Her concern had warmed his heart, but he had told her it was normal for him. It was even expected of him.
(once, he had even understood it – now, he thought of the stories of love between her parents and realized his own family never had that)
Sometimes, when she wasn't there, he could even make himself believe that the flash of something he had seen in her eyes had been because she wanted to be with him too.
But she couldn't. She was Rose, and she was just extraordinary – a witch, a remnant of a girl he would have loved to meet alive but probably never would no matter how much she insisted she could still feel a thread tying her to life.
And he was Scorpius, a Malfoy – great things were to be expected of him, but he would never be like her.
He should let her go. He ought to make her leave. Having her here would only make it harder on him when she finally left, either moving on or getting her life back.
He was just a crutch to her, someone she could lean on while she waited to be saved. He knew she would end up breaking his heart, because she wasn't here for him.
She would leave, and he would have to go back to his ordinary life, one without a laughing immaterial girl he wished he could hold hands with. Perhaps it would be for the better too.
However, he couldn't let her go now. Perhaps he would never be able to.

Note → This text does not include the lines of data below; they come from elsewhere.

**src/sv/chtsd_pkg.sv**
```systemverilog
// ============================================================================
// chtsd_pkg
// Shared types and constants of the convex hull trick segmentation DP core.
// ============================================================================
package chtsd_pkg;

    localparam int LEN_FIELD_W = 16;
    localparam int LIMIT_W     = 26;
    localparam int COST_W      = 62;
    localparam int WORD_W      = 64;
    localparam int MUL_W       = 32;

    localparam logic [WORD_W-1:0] COST_MAX = 64'h3FFF_FFFF_FFFF_FFFF;

    // One queued item: already masked length and the new-sequence flag.
    typedef struct packed {
        logic                   first;
        logic [LEN_FIELD_W-1:0] len;
    } item_t;

    typedef enum logic [4:0] {
        ST_IDLE,
        ST_START,
        ST_KEY,
        ST_F_RDP,
        ST_F_LATP,
        ST_F_LATQ,
        ST_F_MUL,
        ST_F_CMP,
        ST_EV_MAG,
        ST_EV_COST,
        ST_EV_SQ,
        ST_EV_Y,
        ST_B_CHK,
        ST_B_LATR,
        ST_B_LATL,
        ST_B_M0,
        ST_B_M1,
        ST_B_M2,
        ST_B_M3,
        ST_B_SUM,
        ST_B_CMP,
        ST_PUSH,
        ST_OUT
    } state_t;

endpackage

```
**src/sv/chtsd_front.sv**
```systemverilog
// ============================================================================
// chtsd_front
// Accepts input items, masks the length and holds them in a two-entry queue.
// ============================================================================
module chtsd_front #(
    parameter int LEN_W = 16
) (
    input  logic                 aclk,
    input  logic                 aresetn,
    input  logic                 s_tvalid,
    output logic                 s_tready,
    input  logic [15:0]          s_tdata,
    input  logic                 s_tuser,
    output logic                 q_valid,
    input  logic                 q_ready,
    output chtsd_pkg::item_t     q_item
);
    import chtsd_pkg::*;

    localparam logic [LEN_FIELD_W-1:0] LEN_MASK =
        LEN_FIELD_W'((17'd1 << LEN_W) - 17'd1);

    item_t      slot_reg [2];
    logic       wr_ptr_reg, wr_ptr_next;
    logic       rd_ptr_reg, rd_ptr_next;
    logic [1:0] fill_reg, fill_next;
    logic       push, pop;
    item_t      in_item;

    assign s_tready = (fill_reg != 2'd2);
    assign q_valid  = (fill_reg != 2'd0);
    assign q_item   = slot_reg[rd_ptr_reg];
    assign push     = s_tvalid && s_tready;
    assign pop      = q_valid && q_ready;

    always_comb begin
        in_item.first = s_tuser;
        in_item.len   = s_tdata & LEN_MASK;
        wr_ptr_next   = push ? ~wr_ptr_reg : wr_ptr_reg;
        rd_ptr_next   = pop ? ~rd_ptr_reg : rd_ptr_reg;
        fill_next     = fill_reg + 2'(push) - 2'(pop);
    end

    always_ff @(posedge aclk) begin
        if (!aresetn) begin
            wr_ptr_reg <= 1'b0;
            rd_ptr_reg <= 1'b0;
            fill_reg   <= 2'd0;
        end else begin
            wr_ptr_reg <= wr_ptr_next;
            rd_ptr_reg <= rd_ptr_next;
            fill_reg   <= fill_next;
        end
    end

    always_ff @(posedge aclk) begin
        if (push) begin
            slot_reg[wr_ptr_reg] <= in_item;
        end
    end

endmodule

```
**config.mk**
```make
export PLATFORM = sky130hd
export DESIGN_NAME = chtsd_front
export DESIGN_NICKNAME = d
export VERILOG_FILES = /design/src/sv/chtsd_pkg.sv /design/src/sv/chtsd_front.sv
export SDC_FILE = /design/constraint.sdc
export NUM_CORES = 1
export LEC_CHECK = 0
export BUFFER_PORTS_ARGS = -buffer_cell sky130_fd_sc_hd__clkbuf_2
export CAP_MARGIN = 10
export CELL_PAD_IN_SITES_DETAIL_PLACEMENT = 1
export CELL_PAD_IN_SITES_GLOBAL_PLACEMENT = 2
export CORE_MARGIN = 1
export CORE_UTILIZATION = 32
export CTS_BUF_LIST = sky130_fd_sc_hd__clkbuf_4
export DETAILED_ROUTE_END_ITERATION = 6
export PLACE_DENSITY_LB_ADDON = 0.1
export SYNTH_ARGS = -nofsm -noshare
export SYNTH_HDL_FRONTEND = slang
export SYNTH_SLANG_ARGS = --single-unit
```
**constraint.sdc**
```tcl
create_clock -name aclk -period 1.5 [get_ports aclk]
set_input_delay 0.225 -clock aclk [delete_from_list [all_inputs] [get_ports aclk]]
set_output_delay 0.225 -clock aclk [all_outputs]
set_load 0.02 [all_outputs]
```
==> results of run 1 <==
[per-stage QoR]
step	total power, mW	TNS [ns]	hold WS, ns
2_1_floorplan	2.276	0	0.3239
3_3_place_gp	2.570	0	0.4154
3_5_place_dp	2.613	-0.04591	0.4181
4_1_cts	3.441	-1.228	0.05000
5_1_grt	3.659	-1.636	0.04421
6_report	3.478	-0.5082	0.06870
[placed cells by master (no fill, tap or decap)]
cell type | synthesis | layout
nand2_4 | 0 | 1
dfxtp_1 | 5 | 2
nand2b_1 | 2 | 1
nand2b_4 | 0 | 1
nand2_1 | 2 | 1
dfxtp_2 | 0 | 1
nor2_2 | 0 | 1
and3_1 | 1 | 1
or2_4 | 0 | 1
dfxtp_4 | 0 | 2
nor2b_1 | 2 | 2
ha_4 | 0 | 2
o21a_4 | 0 | 1
clkbuf_8 | 0 | 1
mux2_4 | 10 | 17
buf_4 | 0 | 6
clkbuf_4 | 0 | 6
clkinv_1 | 0 | 2
xnor2_2 | 0 | 1
buf_6 | 1 | 7
clkbuf_2 | 0 | 26
mux2i_1 | 1 | 1
buf_8 | 0 | 9
xnor2_1 | 3 | 2
inv_2 | 0 | 1
and2_1 | 2 | 2
edfxtp_1 | 34 | 34
[cell usage after synthesis, types with 2 or more instances]
library cell and count:
dfxtp_1 5, edfxtp_1 34, nand2b_1 2, mux2_2 7, xnor2_1 3, mux2_4 10, and2_1 2, nor2b_1 2
ha_1 2, nand2_1 2
[how the worst max path moves through the flow]
stage | start | to | slack, ns
6_report | register | q_item[5] | -0.04
3_3_place_gp | fill_reg[1]$_SDFF_PN0_ | fill_reg[1]$_SDFF_PN0_ | 0.02
3_5_place_dp | fill_reg[1]$_SDFF_PN0_ | fill_reg[1]$_SDFF_PN0_ | -0.05
2_1_floorplan | fill_reg[0]$_SDFF_PN0_ | fill_reg[1]$_SDFF_PN0_ | 0.003
5_1_grt | register | q_item[10] | -0.10
4_1_cts | register | q_item[5] | -0.08
[cell families (layout without fill, tap and decap cells)]
group	after synthesis	in the layout	synth area share (%)
fa+ha+maj	2	2	1.650
mux	18	18	15.76
buf+inv	3	58	2.310
flops	39	39	73.93
simple gates	11	11	4.043
compound gates	1	1	0.5777
xor+xnor	3	3	1.733
[worst register-to-register path, cell delays in order, from the launching register on]
cell and delay [ns]:
dfxtp_4 0.38, o21a_4 0.23, ha_4 0.26, inv_2 0.04, ha_4 0.15, xnor2_2 0.13, xnor2_1 0.13, and2_1 0.13
[layout make-up]
| class | instances | area, µm² |
|---|---|---|
| timing repair buffer | 49 | 402.9 |
| clock buffer | 6 | 45.04 |
| sequential | 39 | 1130 |
| fill | 458 | 2345 |
| multi-input combinational | 35 | 445.4 |
| inverter | 1 | 3.754 |
| tap | 52 | 65.06 |
| clock inverter | 2 | 7.507 |
[routing by layer]
metal / part of all wire [%] / wire length (µm) / global-route usage, %
met5: 0 / 0 / 0
met3: 4.2 / 117 / 4.416
met4: 1.9 / 52 / 5.333
met2: 51 / 1421 / 21.05
met1: 43 / 1190 / 14.14
[power groups by stage]
stage | registers, mW | clock network [mW] | logic [mW]
3_3_place_gp | 1.45 | 0 | 1.12
5_1_grt | 1.48 | 0.585 | 1.59
2_1_floorplan | 1.45 | 0 | 0.822
6_report | 1.46 | 0.518 | 1.50
4_1_cts | 1.47 | 0.540 | 1.43
3_5_place_dp | 1.46 | 0 | 1.15
[repair_timing]
item,CTS,global route
gates cloned,1,0
gates resized for setup,38,20
setup buffers,1,0
endpoints found under the setup margin,19,18
pin swaps,5,0
==> impl_metrics.py, run 1 <==
metrics = {
    "run_status": {
        "outcome": "finished, violations left",
        "violations": "negative setup slack",
    },
    "global_route": {
        "grt.overflow.total": 0,
        "grtUsageTotal_pct": 12.39,
        "antenna_found_initial": 0,
        "grt_pass1_wl_um": 4457,
        "grt_max_degree": 13,
        "grt_pass1_vias": 898,
    },
    "cts": {
        "path_clk_slew_ns": 0.11,
        "numCtsBuffers": 5,
        "insertion_delay_ns": 0.34,
        "clockBufferDepth": 2,
        "cts_num_sinks": 39,
        "htreeDepth": 2,
        "cts_root_buf": "clkbuf_4",
        "cts_tree": "yes",
        "cts_hold_buf": 0,
    },
    "hold_path": {
        "hp-start": "s_tdata[11]",
        "min_to": "slot_reg[1][11]$_DFFE_PP_",
        "hold_class": "input pin to register",
        "hold_path_depth": 1,
    },
    "synth": {
        "ys_async_sr_fraction_pct": 0,
        "synth_enable_flop_cells": 34,
        "synth_top_cell_by_area": "edfxtp_1",
        "synth_area_per_cell_um2": 19.69,
        "ys.flop_type": "edfxtp_1",
        "ys_ff_latch": 39,
        "ys_warn_count": 0,
        "synth_top_area_share_pct": 67.33,
        "synth.area.top_cells": "edfxtp_1 67%, mux2_4 9.9%, dfxtp_1 6.6%",
        "synth-seq-area-share_pct": 73.93,
        "synth_nets": 100,
        "synthCells": 77,
        "ys_types": 18,
        "netlist_area_mm2": 0.001516,
    },
    "setup_path": {
        "crit_buf_inv": 2,
        "path_max_fanout": 7,
        "critPathMostFrequentCell": "buf_8",
        "worst-setup-path-type": "register to output port",
        "cpLargestDelayFamily": "flip-flops",
        "arrival_ns": 1.31,
        "rrSetupSlack_ns": -0.03,
        "r2r-start": "fill_reg[1]$_SDFF_PN0_",
        "cpMaxStageDelayCell": "dfxtp_4",
        "max_stage_delay_ns": 0.39,
        "path_cells": "buf_8 > mux2_4 > buf_8",
        "cp.depth": 3,
        "r2r_cells": 7,
        "cp-end-kind": "output port",
        "timing.rr.end": "fill_reg[1]$_SDFF_PN0_",
        "critical_path_required_ns": 1.27,
        "start_kind": "register",
    },
    "placed_design": {
        "gp_congestion": 0.6308,
        "io_buffers": 39,
        "hpwl_um": 1962,
        "dp_cells": 174,
        "post-place-ws_ns": -0.04591,
        "place_area_mm2": 0.001848,
    },
    "sta": {
        "maxSlewViolCount": 0,
        "rsz0062_at_grt": "yes",
        "relSlewSlack_pct": 88.50,
        "final.min_clock_period_ns": 1.537,
        "setup_viol": 18,
        "worst_pin_slew_ns": 0.1712,
        "timing.fmax_mhz": 650.5,
        "skew_ns": 0.01325,
        "setup_ws_ns": -0.03719,
        "post-route-period-util_pct": 102.5,
        "hold_violations": 0,
    },
    "finish": {
        "drive_above_1_share_pct": 63.64,
        "largest_reg_flops": 34,
        "syn2layout_area_growth_pct": 38.45,
        "fin_area_mm2": 0.002100,
        "final_cell_count_no_fill": 184,
        "fin_nets": 154,
        "finish.utilization_pct": 47.24,
        "diodes": 0,
    },
    "floorplan": {
        "dieArea_mm2": 0.005018,
        "start_util_pct": 34.12,
        "core_area_mm2": 0.004444,
        "fp.dieH_um": 70.84,
        "std_cell_rows": 24,
        "die_width_um": 70.84,
        "io_pins": 40,
    },
    "power_and_ir_drop": {
        "netSwitchingPower_mw": 1.065,
        "swShare_pct": 30.63,
        "comb_power_share_pct": 43.0,
        "p_leak_nw": 0.8412,
        "power_density_mw_per_mm2": 1656,
        "ir_drop_uv": 721.2,
        "p_int_mw": 2.412,
        "seq_power_share_pct": 42.1,
        "clockPowerShare_pct": 14.9,
    },
    "drt": {
        "first_pass_iters": 5,
        "wl_um": 2782,
        "vias": 829,
        "avgViaCountPerCell": 4.505,
        "avgRoutedWirePerCell_um": 15.12,
        "detail-route-antenna-nets": 0,
        "drc": 0,
        "drt-initial-drc-count": 38,
    },
    "job": {
        "max-cap-violations": 0,
    },
}
(Power assumes the default switching activity.)
==> run 2: changes to the inputs <==
--- a/config.mk
+++ b/config.mk
@@ -5,11 +5,11 @@
 export SDC_FILE = /design/constraint.sdc
 export NUM_CORES = 1
 export LEC_CHECK = 0
+export ABC_AREA = 1
 export BUFFER_PORTS_ARGS = -buffer_cell sky130_fd_sc_hd__clkbuf_2
 export CAP_MARGIN = 10
 export CELL_PAD_IN_SITES_DETAIL_PLACEMENT = 1
 export CELL_PAD_IN_SITES_GLOBAL_PLACEMENT = 2
-export CORE_MARGIN = 1
 export CORE_UTILIZATION = 32
 export CTS_BUF_LIST = sky130_fd_sc_hd__clkbuf_4
 export DETAILED_ROUTE_END_ITERATION = 6
==> impl_metrics.py, run 2 <==
metrics = {
    "run_status": {
        "outcome": "finished, violations left",
        "violations": "negative setup slack",
    },
    "global_route": {
        "grt.overflow.total": 0,
        "grt_pass1_vias": 986,
        "grt_max_degree": 14,
        "grtUsageTotal_pct": 12.44,
        "grt_pass1_wl_um": 4567,
        "antenna_found_initial": 0,
    },
    "hold_path": {
        "hold_class": "input pin to register",
    },
    "cts": {
        "numCtsBuffers": 5,
        "htreeDepth": 2,
        "cts_tree": "yes",
        "path_clk_slew_ns": 0.12,
        "insertion_delay_ns": 0.33,
        "clockBufferDepth": 2,
        "cts_num_sinks": 39,
        "cts_hold_buf": 0,
        "cts_root_buf": "clkbuf_4",
    },
    "synth": {
        "ys_warn_count": 0,
        "synth.area.top_cells": "edfxtp_1 67%, mux2_4 9.9%, dfxtp_1 6.6%",
        "yosysMostFrequentCell": "edfxtp_1",
        "synth_nets": 112,
        "synth_top_area_share_pct": 67.11,
        "ys.flop_type": "edfxtp_1",
        "ys_async_sr_fraction_pct": 0,
        "synth_area_per_cell_um2": 17.10,
        "netlist_area_mm2": 0.001521,
        "ys_ff_latch": 39,
        "ys_types": 12,
        "synthCells": 89,
        "synth-seq-area-share_pct": 73.68,
        "synth_top_cell_by_area": "edfxtp_1",
        "ys_top_cells_by_count": "34 x edfxtp_1, 10 x mux2_4, 9 x nand2_1",
        "synth_enable_flop_cells": 34,
    },
    "power_and_ir_drop": {
        "p_leak_nw": 0.8767,
        "ir_drop_uv": 660.2,
        "power_density_mw_per_mm2": 1645,
    },
    "setup_path": {
        "critical_path_required_ns": 1.27,
        "worst-setup-path-type": "register to output port",
        "cp-end-kind": "output port",
        "path_max_fanout": 4,
        "arrival_ns": 1.31,
        "start_kind": "register",
    },
    "finish": {
        "layout_commonest_cell": "edfxtp_1",
        "fin_nets": 167,
        "fill_cells": 460,
        "final_cell_mix": "34 x edfxtp_1, 22 x clkbuf_2, 17 x mux2_4, 17 x buf_6, 8 x buf_4",
        "largest_reg_flops": 34,
        "diodes": 0,
        "drive_above_1_share_pct": 60.00,
        "syn2layout_area_growth_pct": 38.82,
        "final_cell_count_no_fill": 197,
    },
    "placed_design": {
        "hpwl_um": 1974,
        "dp_cells": 184,
        "gp_congestion": 0.7685,
        "io_buffers": 39,
        "post-place-ws_ns": -0.03251,
    },
    "sta": {
        "post-route-period-util_pct": 102.5,
        "relSlewSlack_pct": 87.50,
        "worst_pin_slew_ns": 0.1875,
        "final.min_clock_period_ns": 1.537,
        "rsz0062_at_grt": "yes",
        "hold_violations": 0,
        "skew_ns": 0.007270,
        "fin_hold_ws_ns": 0.07186,
        "timing.fmax_mhz": 650.5,
        "setup_ws_ns": -0.03732,
        "maxSlewViolCount": 0,
        "setup_viol": 17,
    },
    "floorplan": {
        "core_area_mm2": 0.004474,
        "std_cell_rows": 24,
        "die_width_um": 70.96,
        "io_pins": 40,
        "dieArea_mm2": 0.005035,
        "start_util_pct": 34.00,
        "fp.dieH_um": 70.96,
    },
    "drt": {
        "drc": 0,
        "avgRoutedWirePerCell_um": 14.44,
        "wl_um": 2844,
        "detail-route-antenna-nets": 0,
        "vias": 886,
        "drt-initial-drc-count": 55,
        "first_pass_iters": 6,
        "avgViaCountPerCell": 4.497,
    },
    "job": {
        "max-cap-violations": 0,
    },
}
## run 2: cell types whose count changed after synthesis
cell      previous run  this run
and2_1               2         0
inv_1                1         7
o21a_2               1         0
nor2_1               1         8
and3_1               1         0
xnor2_1              3         0
nand3_1              0         3
nand2b_1             2         0
mux2i_1              1         0
or2_2                1         0
a21oi_1              0         2
nor2b_1              2         0
nand2_1              2         9
## run 2: path summary, 6_finish.rpt
path	startpoint	endpoint	slack (ns)	cells after the start
max	register	q_item[1]	-0.04	3
min	s_tdata[3]	slot_reg[0][3]$_DFFE_PP_	0.07	1
max reg2reg	fill_reg[0]$_SDFF_PN0_	fill_reg[1]$_SDFF_PN0_	0.08	10
min reg2reg	rd_ptr_reg$_SDFFE_PN0P_	rd_ptr_reg$_SDFFE_PN0P_	0.51	2
## run 2: kinds of logic (layout without fill, tap and decap cells)
logic type / count (synthesis) / count (layout) / share of synthesized area (%)
mux: 17 / 17 / 15.05
simple gates: 20 / 20 / 5.181
flops: 39 / 39 / 73.68
compound gates: 2 / 2 / 0.6579
fa+ha+maj: 2 / 2 / 1.644
buf+inv: 9 / 65 / 3.783
## run 2: routing by layer
metal | vias to the layer above | wire length (µm) | global-route usage, %
met2 | 28 | 1529 | 23.40
met5 | - | 0 | 0
met4 | 0 | 46 | 5.333
met1 | 425 | 1123 | 12.26
met3 | 5 | 145 | 4.416
li1 | 428 | - | -
## run 2: layout make-up
| cell class | instances | area (µm²) | share of cell area, % |
|---|---|---|---|
| clock buffer | 6 | 45.04 | 2.133 |
| clock inverter | 2 | 8.758 | 0.4147 |
| inverter | 7 | 26.28 | 1.244 |
| multi-input combinational | 41 | 412.9 | 19.55 |
| sequential | 39 | 1132 | 53.61 |
| tap | 52 | 65.06 | 3.081 |
| timing repair buffer | 50 | 421.7 | 19.96 |
## run 2: stage by stage
| stage | power (mW) | utilization (%) | instance area, µm² | TNS, ns |
|---|---|---|---|---|
| finish | 3.473 | 47.20 | 2112 | -0.4358 |
| detailed placement | 2.525 | 40.24 | 1800 | -0.03251 |
| floorplan | 2.216 | - | 1526 | 0 |
| global route | 3.695 | 47.20 | 2112 | -1.475 |
| CTS | 3.173 | 42.81 | 1916 | -1.451 |
| global placement | 2.494 | 40.24 | 1800 | 0 |
## run 2: critical path, stage by stage (launching register included)
cell and delay, ns:
dfxtp_4 0.40, clkbuf_16 0.15, mux2_4 0.30, buf_6 0.13
## run 2: where the power goes
group / internal [mW] / switching, mW / total [mW]
Sequential: 1.40 / 0.0855 / 1.49
Combinational: 0.787 / 0.688 / 1.47
Clock: 0.194 / 0.319 / 0.514
Total: 2.38 / 1.09 / 3.47
## run 2: timing repair
| item | in CTS | in global routing |
|---|---|---|
| hold endpoints to repair | 0 | 0 |
| gates cloned | 0 | 1 |
| resized for setup | 12 | 66 |
| setup endpoints to repair | 18 | 18 |
| pin swaps | 3 | 0 |
| buffers inserted | 4 | 0 |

(he had never pretended he wasn't selfish like that after all)
v.
He found her crying. It was weird sight, because he could see her tears fall, but they never touched the ground and seem to evaporate midway to the ground.
He wasn't good with crying girls – usually he was even the one to make them cry – but this was Rose, and he had quickly found out that he couldn't stand to her doing anything but smile.
She was rocking back and forth against the wall, almost but never quite touching it and repeating through her sobs "I'm dead, I'm dead" like it was the only thing that mattered to her.
It was the damnedest thing that he couldn't reach to her. It just about broke his heart, and it made him feel like he wanted to vomit.
Who would ever do such a thing to someone as innocent, as wonderful as Rose? Who even could?
He kneeled in front of her and did the only thing he could think of.
"I'm sorry," he whispered as he grazed his fingers just under her eyes, like he could wipe her tears away, "I'm so sorry."
She felt cold, she always felt cold and he shivered. He kept at it until she stopped crying though, even if by then his fingers felt frozen and his knees ached.
"Thank you," she finally said, and he was surprised to hear that her voice was rough when he had only ever heard it smooth, "but you shouldn't have. I know… I know this makes you uncomfortable," she finished as she gestured at herself and the fingers he was trying to warm.
"Nothing you do could ever make me uncomfortable," he answered without thinking, and was almost bewildered to realize that it's true.
She smiled but he sees in her eyes that she didn't believe him.
He had never wanted so much to kiss her, but now was not the time if there would ever be such a thing so instead he just got up and lead her outside where she gazed up at the shining stars above them.
(he didn't need to look to the sky to see a star)
vi.
Maybe years passed, or maybe there were just days.
Time passed, and in the end Rose smiled again. Something had changed that day, but they both played oblivious.
After all, their story was an impossible one.
But was it truly so? It takes only one kiss to break the most terrible curses, and in another world their story could have been one of the fairytales of old.
After all, love is a magic of its own, and one they both had plenty of.